Kidney Week

Abstract: FR-PO634

Pkd1 Mutation Modulates Cognitive Function via N-methyl-D-aspartate Receptor-Mediated Synaptic Transmission and Autophagy

Session Information

• Cystic Kidney Diseases: Mechanisms and Models
  October 25, 2024 | Location: Exhibit Hall, Convention Center
  Abstract Time: 10:00 AM - 12:00 PM

Category: Genetic Diseases of the Kidneys

• 1201 Genetic Diseases of the Kidneys: Cystic

Authors

• Firdaus, Zeba, Mayo Clinic Department of Internal Medicine, Rochester, Minnesota, United States

Zeba Firdaus

• Li, Lu, Mayo Clinic Department of Internal Medicine, Rochester, Minnesota, United States

Lu Li, MD, PhD

• Mao, Xinyue, Mayo Clinic Department of Internal Medicine, Rochester, Minnesota, United States

Xinyue Mao, MD, PhD

• Zhou, Xia, Mayo Clinic Department of Internal Medicine, Rochester, Minnesota, United States

Xia Zhou, MD, PhD

• Li, Xiaogang, Mayo Clinic Department of Internal Medicine, Rochester, Minnesota, United States

Xiaogang Li, PhD

Background

ADPKD is a prevalent, life-threatening monogenic disorder linked to PKD gene mutations.
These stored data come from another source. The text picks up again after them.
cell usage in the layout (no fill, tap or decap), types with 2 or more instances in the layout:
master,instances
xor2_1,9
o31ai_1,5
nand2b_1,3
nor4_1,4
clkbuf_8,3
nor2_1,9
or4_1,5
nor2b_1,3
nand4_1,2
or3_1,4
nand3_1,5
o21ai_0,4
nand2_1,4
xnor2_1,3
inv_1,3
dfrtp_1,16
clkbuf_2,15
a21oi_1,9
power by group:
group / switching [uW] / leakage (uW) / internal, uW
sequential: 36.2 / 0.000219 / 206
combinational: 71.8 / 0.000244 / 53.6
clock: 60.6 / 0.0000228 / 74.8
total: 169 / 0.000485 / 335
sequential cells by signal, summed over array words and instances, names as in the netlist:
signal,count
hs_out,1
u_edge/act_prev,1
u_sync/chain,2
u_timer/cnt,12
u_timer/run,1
--- config.mk ---
export PLATFORM = sky130hd
export DESIGN_NAME = sys_ctrl_unit
export DESIGN_NICKNAME = d
export VERILOG_FILES = /design/src/rtl/sys_ctrl_pkg.sv /design/src/rtl/sc_timer.sv /design/src/rtl/sc_status.sv /design/src/rtl/sc_cause.sv /design/src/rtl/sys_ctrl_unit.sv
export SDC_FILE = /design/constraint.sdc
export NUM_CORES = 1
export LEC_CHECK = 0
export BUFFER_PORTS_ARGS = -buffer_cell sky130_fd_sc_hd__clkbuf_2
export CORE_UTILIZATION = 55
export CTS_CLUSTER_DIAMETER = 40
export DETAILED_ROUTE_END_ITERATION = 10
export GPL_TIMING_DRIVEN = 0
export PLACE_DENSITY = 0.78
export SYNTH_ARGS = -nofsm -noshare
export SYNTH_HDL_FRONTEND = slang
export SYNTH_HIERARCHICAL = 1
export SYNTH_SLANG_ARGS = --single-unit
--- constraint.sdc ---
create_clock -name clk_i -period 5 [get_ports clk_i]
set_input_delay 1 -clock clk_i [delete_from_list [all_inputs] [get_ports clk_i]]
set_output_delay 1 -clock clk_i [all_outputs]
set_load 0.1 [all_outputs]
--- src/rtl/sys_ctrl_pkg.sv ---
package sys_ctrl_pkg;
  localparam int unsigned SEL_W   = 5;
  localparam int unsigned IP_W    = 8;
  localparam int unsigned EXT_W   = IP_W - 1;
  localparam int unsigned EXC_W   = 5;
  localparam int unsigned IP_LSB  = 8;
  localparam int unsigned EXC_LSB = 2;
  localparam int unsigned IE_BIT  = 0;

  localparam logic [SEL_W-1:0] SEL_COUNT   = 5'd9;
  localparam logic [SEL_W-1:0] SEL_COMPARE = 5'd11;
  localparam logic [SEL_W-1:0] SEL_STATUS  = 5'd12;
  localparam logic [SEL_W-1:0] SEL_CAUSE   = 5'd13;

  typedef struct packed {
    logic            ie;
    logic [IP_W-1:0] mask;
  } status_t;
endpackage

--- src/rtl/sc_timer.sv ---
module sc_timer #(
  parameter int unsigned DATA_W = 32,
  parameter int unsigned DIV    = 1
) (
  input  logic              clk_i,
  input  logic              rst_ni,
  input  logic              cnt_we_i,
  input  logic              cmp_we_i,
  input  logic [DATA_W-1:0] wdata_i,
  output logic [DATA_W-1:0] count_o,
  output logic [DATA_W-1:0] compare_o,
  output logic              pend_o
);
  logic              tick;
  logic [DATA_W-1:0] count_q, compare_q;
  logic              pend_q;

  generate
    if (DIV <= 1) begin : g_nodiv
      assign tick = 1'b1;
    end else begin : g_div
      localparam int unsigned DW = $clog2(DIV);
      localparam logic [DW-1:0] LAST = DW'(DIV - 1);
      logic [DW-1:0] div_q;
      always_ff @(posedge clk_i or negedge rst_ni) begin
        if (!rst_ni)           div_q <= '0;
        else if (cnt_we_i)     div_q <= '0;
        else if (div_q == LAST) div_q <= '0;
        else                   div_q <= div_q + 1'b1;
      end
      assign tick = (div_q == LAST);
    end
  endgenerate

  always_ff @(posedge clk_i or negedge rst_ni) begin
    if (!rst_ni)       count_q <= '0;
    else if (cnt_we_i) count_q <= wdata_i;
    else if (tick)     count_q <= count_q + 1'b1;
  end

  always_ff @(posedge clk_i or negedge rst_ni) begin
    if (!rst_ni)       compare_q <= '1;
    else if (cmp_we_i) compare_q <= wdata_i;
  end

  // compare write outranks a match in the same cycle
  always_ff @(posedge clk_i or negedge rst_ni) begin
    if (!rst_ni)                     pend_q <= 1'b0;
    else if (cmp_we_i)               pend_q <= 1'b0;
    else if (count_q == compare_q)   pend_q <= 1'b1;
  end

  assign count_o   = count_q;
  assign compare_o = compare_q;
  assign pend_o    = pend_q;
endmodule

--- src/rtl/sc_status.sv ---
module sc_status
  import sys_ctrl_pkg::*;
#(
  parameter int unsigned DATA_W = 32
) (
  input  logic              clk_i,
  input  logic              rst_ni,
  input  logic              we_i,
  input  status_t           wdata_i,
  output status_t           status_o,
  output logic [DATA_W-1:0] value_o
);
  status_t st_q;

  always_ff @(posedge clk_i or negedge rst_ni) begin
    if (!rst_ni)   st_q <= '0;
    else if (we_i) st_q <= wdata_i;
  end

  always_comb begin
    value_o                  = '0;
    value_o[IE_BIT]          = st_q.ie;
    value_o[IP_LSB +: IP_W]  = st_q.mask;
  end

  assign status_o = st_q;
endmodule

--- src/rtl/sc_cause.sv ---
module sc_cause
  import sys_ctrl_pkg::*;
#(
  parameter int unsigned DATA_W = 32
) (
  input  logic              clk_i,
  input  logic              rst_ni,
  input  logic [EXT_W-1:0]  ext_irq_i,
  input  logic              tmr_pend_i,
  input  logic              exc_valid_i,
  input  logic [EXC_W-1:0]  exc_code_i,
  output logic [IP_W-1:0]   ip_o,
  output logic [EXC_W-1:0]  code_o,
  output logic [DATA_W-1:0] value_o
);
  logic [EXT_W-1:0] ext_q;
  logic [EXC_W-1:0] code_q;

  always_ff @(posedge clk_i or negedge rst_ni) begin
    if (!rst_ni) ext_q <= '0;
    else         ext_q <= ext_irq_i;
  end

  always_ff @(posedge clk_i or negedge rst_ni) begin
    if (!rst_ni)          code_q <= '0;
    else if (exc_valid_i) code_q <= exc_code_i;
  end

  assign ip_o   = {tmr_pend_i, ext_q};
  assign code_o = code_q;

  always_comb begin
    value_o                   = '0;
    value_o[IP_LSB +: IP_W]   = ip_o;
    value_o[EXC_LSB +: EXC_W] = code_q;
  end
endmodule

--- src/rtl/sys_ctrl_unit.sv ---
module sys_ctrl_unit
  import sys_ctrl_pkg::*;
#(
  parameter int unsigned DATA_W  = 32,
  parameter int unsigned CNT_DIV = 1
) (
  input  logic              clk_i,
  input  logic              rst_ni,
  input  logic              wr_en_i,
  input  logic [4:0]        wr_sel_i,
  input  logic [DATA_W-1:0] wr_data_i,
  input  logic [4:0]        rd_sel_i,
  output logic [DATA_W-1:0] rd_data_o,
  input  logic [6:0]        ext_irq_i,
  input  logic              exc_valid_i,
  input  logic [4:0]        exc_code_i,
  output logic              irq_o
);
  logic              cnt_we, cmp_we, st_we;
  logic [DATA_W-1:0] count_q, compare_q, status_val, cause_val;
  logic              tmr_pend;
  status_t           st, st_d;
  logic [IP_W-1:0]   ip;
  logic [EXC_W-1:0]  exc_code_q;

  assign cnt_we = wr_en_i && (wr_sel_i == SEL_COUNT);
  assign cmp_we = wr_en_i && (wr_sel_i == SEL_COMPARE);
  assign st_we  = wr_en_i && (wr_sel_i == SEL_STATUS);

  assign st_d.ie   = wr_data_i[IE_BIT];
  assign st_d.mask = wr_data_i[IP_LSB +: IP_W];

  sc_timer #(.DATA_W(DATA_W), .DIV(CNT_DIV)) u_timer (
    .clk_i     (clk_i),
    .rst_ni    (rst_ni),
    .cnt_we_i  (cnt_we),
    .cmp_we_i  (cmp_we),
    .wdata_i   (wr_data_i),
    .count_o   (count_q),
    .compare_o (compare_q),
    .pend_o    (tmr_pend)
  );

  sc_status #(.DATA_W(DATA_W)) u_status (
    .clk_i    (clk_i),
    .rst_ni   (rst_ni),
    .we_i     (st_we),
    .wdata_i  (st_d),
    .status_o (st),
    .value_o  (status_val)
  );

  sc_cause #(.DATA_W(DATA_W)) u_cause (
    .clk_i       (clk_i),
    .rst_ni      (rst_ni),
    .ext_irq_i   (ext_irq_i),
    .tmr_pend_i  (tmr_pend),
    .exc_valid_i (exc_valid_i),
    .exc_code_i  (exc_code_i),
    .ip_o        (ip),
    .code_o      (exc_code_q),
    .value_o     (cause_val)
  );

  always_comb begin
    case (rd_sel_i)
      SEL_COUNT:   rd_data_o = count_q;
      SEL_COMPARE: rd_data_o = compare_q;
      SEL_STATUS:  rd_data_o = status_val;
      SEL_CAUSE:   rd_data_o = cause_val;
      default:     rd_data_o = '0;
    endcase
  end

  assign irq_o = st.ie && |(ip & st.mask);
endmodule

### Word-level counts from Yosys, hierarchy flattened

Index checks and enable logic that the tools add are counted.

| storage, ports and cells | value |
|---|---|
| register bits after elaboration | 86 |
| latch bits | 0 |
| memory bits (writable) | 0 |
| bits in read-only memories | 0 |
| input port bits | 58 |
| output and inout port bits | 33 |
| logic and storage cells | 27 |
| memories kept | 0 |

| operators by class | value |
|---|---|
| add/sub/neg operators | 1 |
| $mul | 0 |
| divide/modulo/power cells | 0 |
| magnitude comparators | 0 |
| equality and inequality tests | 8 |
| shift-type cells | 0 |
| muxes and demuxes | 4 |
| bitwise gates (word level) | 1 |
| reductions and logical operators | 6 |

Operators by type and width:

| kind | number |
|---|---|
| $pmux 32 s4 | 1 |
| $eq 5x4->1 const B | 7 |
| $add 32x1->32 const B | 1 |
| $eq 32x32->1 | 1 |
| $mux 32 | 1 |
| $and 8x8->8 | 1 |
| $reduce_or 8->1 | 1 |
| $logic_and 1x1->1 | 4 |
| $mux 1 | 2 |
| $reduce_bool 2->1 | 1 |

### Depth between registers and ports, before layout

| depth | value |
|---|---|
| depth in word-level cells | 3 |
| gate-level depth with buffers | 6 |
| depth with buffers taken out | 6 |

### Cells and area by module

The synthesis kept the hierarchy.

Modules (own cells, without submodules):

| module | instances | cells each | area an instance (um^2) | seq. area each (um^2) |
|---|---|---|---|---|
| sc_timer | 1 | 300 | 3330.7 | 1666.6 |
| sys_ctrl_unit | 1 | 127 | 1048.5 | 0.0 |
| sc_status | 1 | 52 | 615.6 | 225.2 |
| sc_cause | 1 | 51 | 608.1 | 300.3 |

### Worst setup path before layout

No wires, ideal clock.

| timing | value |
|---|---|
| path type | input port to output port |
| from | in rd_sel_i[2] |
| to | out rd_data_o[1] |
| arrival time | 2.882 ns |
| required time | 4.000 ns |
| path slack | 1.118 ns |
| cell stages on the path | 4 |
| buffers on the path | 2 |
| cell sequence | buf_4 -> buf_6 -> o32a_1 -> nor2_1 |

| between the ends | value |
|---|---|
| word-level cells in the longest chain between the ends | 2 |
| elaborated cells between the ends (all ways) | 5 |
| those cells by class | eq/ne: 4; mux: 1 |

Ends and longest elaborated chain:

| element | line | source |
|---|---|---|
| start, declared | sys_ctrl_unit.sv:12 | `input logic [4:0] rd_sel_i,` |
| $eq 5x4->1 | sys_ctrl_unit.sv:66 | `case (rd_sel_i)` |
| $pmux 32 s4 (*) | sys_ctrl_unit.sv:66 |  |
| end, declared | sys_ctrl_unit.sv:13 | `output logic [DATA_W-1:0] rd_data_o,` |

Mark *: on every way between the ends. The rest lies on a longest branch, timed or not.

### Final worst setup path

| timing | value |
|---|---|
| from | in rd_sel_i[4] |
| to | out rd_data_o[11] |

The elaborated chain is that of the path after synthesis.

==> impl_metrics.yaml <==
timing:
  tightest_slew_ns: 0.780
  setup_ws_ns: 1.33
  finalSetupViolCount: 0
  fin_skew_ns: 0.0119
  post-route-period-util_pct: 73.4
  period_minus_slack_ns: 3.67
  relSlewSlack_pct: 48.0
  slew_violations: 0
  whs_ns: 0.523
  rsz0062_at_grt: "false"
  fin_setup_tns_ns: 0
  hold_violations: 0
  fmax_mhz: 272
place:
  io_buffers: 89
  dpl_worst_slack_ns: 1.32
  placed_area_um2: 6390
  dp_cells: 793
  place_hpwl_mm: 10.8
  gp_congestion: 0.894
route:
  num_vias: 4431
  drc: 0
  wl_per_cell_um: 18.1
  drtIter0Drc: 275
  drtAntennaViolNets: 0
  via_per_inst: 5.48
  first_pass_iters: 7
  wirelength_mm: 14.6
critical_path:
  required_ns: 4.00
  ff2ff_setup_slack_ns: 2.84
  rr_startpoint: "u_timer/count_o[1]$_DFF_PN0_"
  start_kind: "input port"
  crit_path_max_fanout: 10
  cp_data_arrival_time_ns: 2.67
  rr_worst_depth: 6
  rr_endpoint: "u_timer/count_o[14]$_DFF_PN0_"
  criticalPathCategory: "input port to output port"
  crit_path_end_kind: "output port"
power:
  netSwitchingPower_mw: 0.900
  ir_drop_mv: 0.197
  combPwrFrac_pct: 33.1
  p_per_area_nw_per_um2: 358
  switching_share_pct: 38.3
  clkPwrFrac_pct: 18.7
  p_int_mw: 1.45
  leakage_nw: 2.94
  seqPwrFrac_pct: 48.2
run_status:
  status: "finished clean"
cells_and_area:
  final_net_count: 730
  n_antenna_cell: 0
  area_growth_pct: 17.1
  fill_cells: 815
  final_cells: 809
  postLayoutCellArea_um2: 6560
  drive_gt1_share_pct: 44.4
synth:
  synth_area_um2: 5600
  avgSynthCellArea_um2: 10.6
  yosys.area.top_type: "dfrtp_1"
  synthArstFlopShare_pct: 100
  yosys-top-cells-count: "buf_4, dfrtp_1, mux2_2, nand2_1, xnor2_1"
  ys_seq_area_share_pct: 39.1
  synth_most_common_cell: "buf_4"
  synth_top_family_by_area: "multiplexers"
  muxShareOfSynthArea_pct: 16.1
  syn_inst: 530
  yosysTopAreaCellShare_pct: 24.1
  ys.flop_type: "dfrtp_1"
  synth_seq_cells: 86
  synthAdderAreaFrac_pct: 0.223
  synth_xor_area_share_pct: 9.69
  synth-edff-count: 0
  yosysWarnings: 6
  synth_simple_gate_area_share_pct: 12.9
  post_synth_num_cell_types: 44
  synth_area_leaders: "dfrtp_1, dfstp_2, buf_4"
  synth_compound_area_share_pct: 9.71
cts:
  cts_tree: "yes"
  h-tree-depth: 3
  cts_root_buffer: "clkbuf_8"
  clockBufferDepth: 2
  cts_resized: 0
  clk_latency_ns: 0.36
  clk_pin_slew_ns: 0.09
  numClockSinks: 86
  cts_made_buffers: 9
  cts_hold_buf: 0
  cts_setup_buffers: 0
hold_path:
  hold_path_end: "u_cause/code_o[1]$_DFFE_PN0P_"
  hold_depth: 1
  min-delay-start: "u_cause/code_o[1]$_DFFE_PN0P_"
  hold_path_class: "flop to flop"
floorplan:
  die_y_um: 103
  die_w_um: 103
  rows: 36
  core_um2: 9820
  io_pins: 91
  die_area_um2: 10600
  start_util_pct: 57.1
grt:
  grt_overflow: 0
  antenna_found_initial: 0
  grt_max_degree: 63
  grt_pass1_wl_mm: 23.0
  track_usage_pct: 29.5
  grt_pass1_vias: 4485
run:
  cap_violations: 0
==> layout by cell type (no fill, tap or decap), types with 9 or more instances in the layout <==
| master | instances |
|---|---|
| a221o_2 | 24 |
| dfstp_2 | 32 |
| mux2_4 | 9 |
| mux2_2 | 39 |
| nand4_1 | 21 |
| xnor2_1 | 38 |
| nand3_1 | 10 |
| clkbuf_1 | 9 |
| o21ai_1 | 21 |
| dfrtp_1 | 54 |
| conb_1 | 42 |
| xor2_1 | 24 |
| mux2i_1 | 33 |
| o21ai_0 | 9 |
| clkbuf_2 | 88 |
| nor2_1 | 36 |
| clkbuf_8 | 9 |
| nand2_1 | 39 |
| buf_4 | 66 |
==> routing by layer <==
layer / vias to the layer above / track usage (%) / wire (µm)
li1: 2062 / - / -
met1: 2153 / 36.3 / 5950
met2: 176 / 51.3 / 7250
met3: 40 / 5.08 / 963
met4: 0 / 12.5 / 483
met5: - / 0 / 0
==> worst max-delay path, stage by stage <==
cell	delay, ns
clkbuf_2	0.09
nand2b_1	0.22
nor3_2	0.31
buf_2	0.37
a221o_2	0.22
clkbuf_2	0.45
==> power groups by stage <==
stage               clock network, mW  registers, mW  logic [mW]
floorplan                           0           1.08       0.609
global route                    0.473           1.16       0.832
global placement                    0           1.12       0.742
detailed placement                  0           1.14       0.760
CTS                             0.446           1.13       0.767
finish                          0.439           1.13       0.777
==> sequential cells by signal (all words and copies together), names as in the netlist <==
register / flops
u_timer/pend_o: 1
u_cause/ext_q: 7
u_status/status_o: 9
u_timer/compare_o: 32
u_cause/code_o: 5
u_timer/count_o: 32
==> worst max-delay path by stage <==
stage                     start            end  slack (ns)
floorplan           rd_sel_i[2]   rd_data_o[1]        1.12
global placement    rd_sel_i[4]   rd_data_o[0]        1.42
detailed placement  rd_sel_i[4]  rd_data_o[11]        1.32
CTS                 rd_sel_i[4]  rd_data_o[11]        1.33
global route        rd_sel_i[4]  rd_data_o[11]        1.25
finish              rd_sel_i[4]  rd_data_o[11]        1.33
==> area by class of cell <==
cell class              instances  area [µm²]  area share, %
repair buffers                 90         475           7.25
flip-flops and latches         86        2190           33.4
clock buffers                  10         128           1.95
clock inverters                 6        38.8          0.591
well taps                     133         166           2.54
plain buffers                  92         656           9.99
multi-input cells             387        2890           44.0
inverters                       5        18.8          0.286
==> through the flow <==
| stage | power, mW | util [%] |
|---|---|---|
| floorplan | 1.68 | - |
| global placement | 1.87 | 64.8 |
| detailed placement | 1.90 | 65.1 |
| CTS | 2.34 | 66.8 |
| global route | 2.46 | 66.8 |
| finish | 2.35 | 66.8 |
==> cells by family (layout without fill, tap and decap cells) <==
logic type / count (synthesis) / in the layout
fa+ha+maj: 1 / 1
mux: 81 / 81
compound gates: 68 / 68
other cells: 2 / 42
simple gates: 133 / 133
flops: 86 / 86
buf+inv: 97 / 203
xor+xnor: 62 / 62
(Power assumes the default switching activity.)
However, whether this mutation affects brain function is unknown. In this study, we investigate whether PKD1 mutation activates N-methyl D aspartate receptors (NMDAR), dominant calcium channels, and impairs autophagy in brain to disrupt synaptic transmission and contribute to cognitive dysfunction.

Methods

We performed behavioral experiment (Y-maze test) to evaluate the anxiety in wild type (WT) and Pkd1^RC/RC mice. To understand the underlying molecular mechanisms, we isolated cerebral cortex (CC) and hippocampus (HP) from WT and Pkd1^RC/RC brain and did Western blot and qRT-PCR analysis. We also checked the effect of senolytic treatment on brain in Pkd1^RC/RC mice. Lastly, we did the co-IP to check the interaction between GluN2a and carboxy-terminal end of PC1 using N2a cells.

Results

We observed increased anxiety-like behavior in Pkd1^RC/RC mice compared to WT controls. The expression of NMDAR subunit GluN2A, synaptic protein PSD-95, and neurotrophic factor BDNF was increased in the CC and HP of Pkd1^RC/RC mice compared to WT control, suggesting an increase of synaptic signaling, whereas the expression of RE-1 silencing transcription factor (REST), responsible for repression of synaptic proteins, was downregulated in Pkd1^RC/RC brains. In addition, impaired autophagy, as characterized by the increase of p62 and pTFEB and the decrease of Atg7, beclin1, and LC3 in Pkd1^RC/RC mice brains compared to WT controls. Treatment with senolytic combination of Dasatinib and Quercetin (DQ), improved anxiety-like behavior in Pkd1^RC/RC mice and restored the expression of above autophagy markers. Treatment with DQ also normalized the expression of synaptic proteins as seen by a decrease of the upregulated GluN2A, PSD-95, and BDNF, and an increase of the downregulated REST. Moreover, the carboxy-terminal of PC1 interacts with GluN2A, indicating that PC1 may suppress this NMDAR subunit in wild-type brains through this interaction.

Conclusion

This study finds that Pkd1 mutation alters NMDAR and REST expression, along with impaired autophagy, leading to increased synaptic protein availability at synapses, thereby amplifying synaptic transmission and causing excitability. Consequently, Pkd1 mutation induces anxiety in an ADPKD animal model, resulting in mild cognitive dysfunction.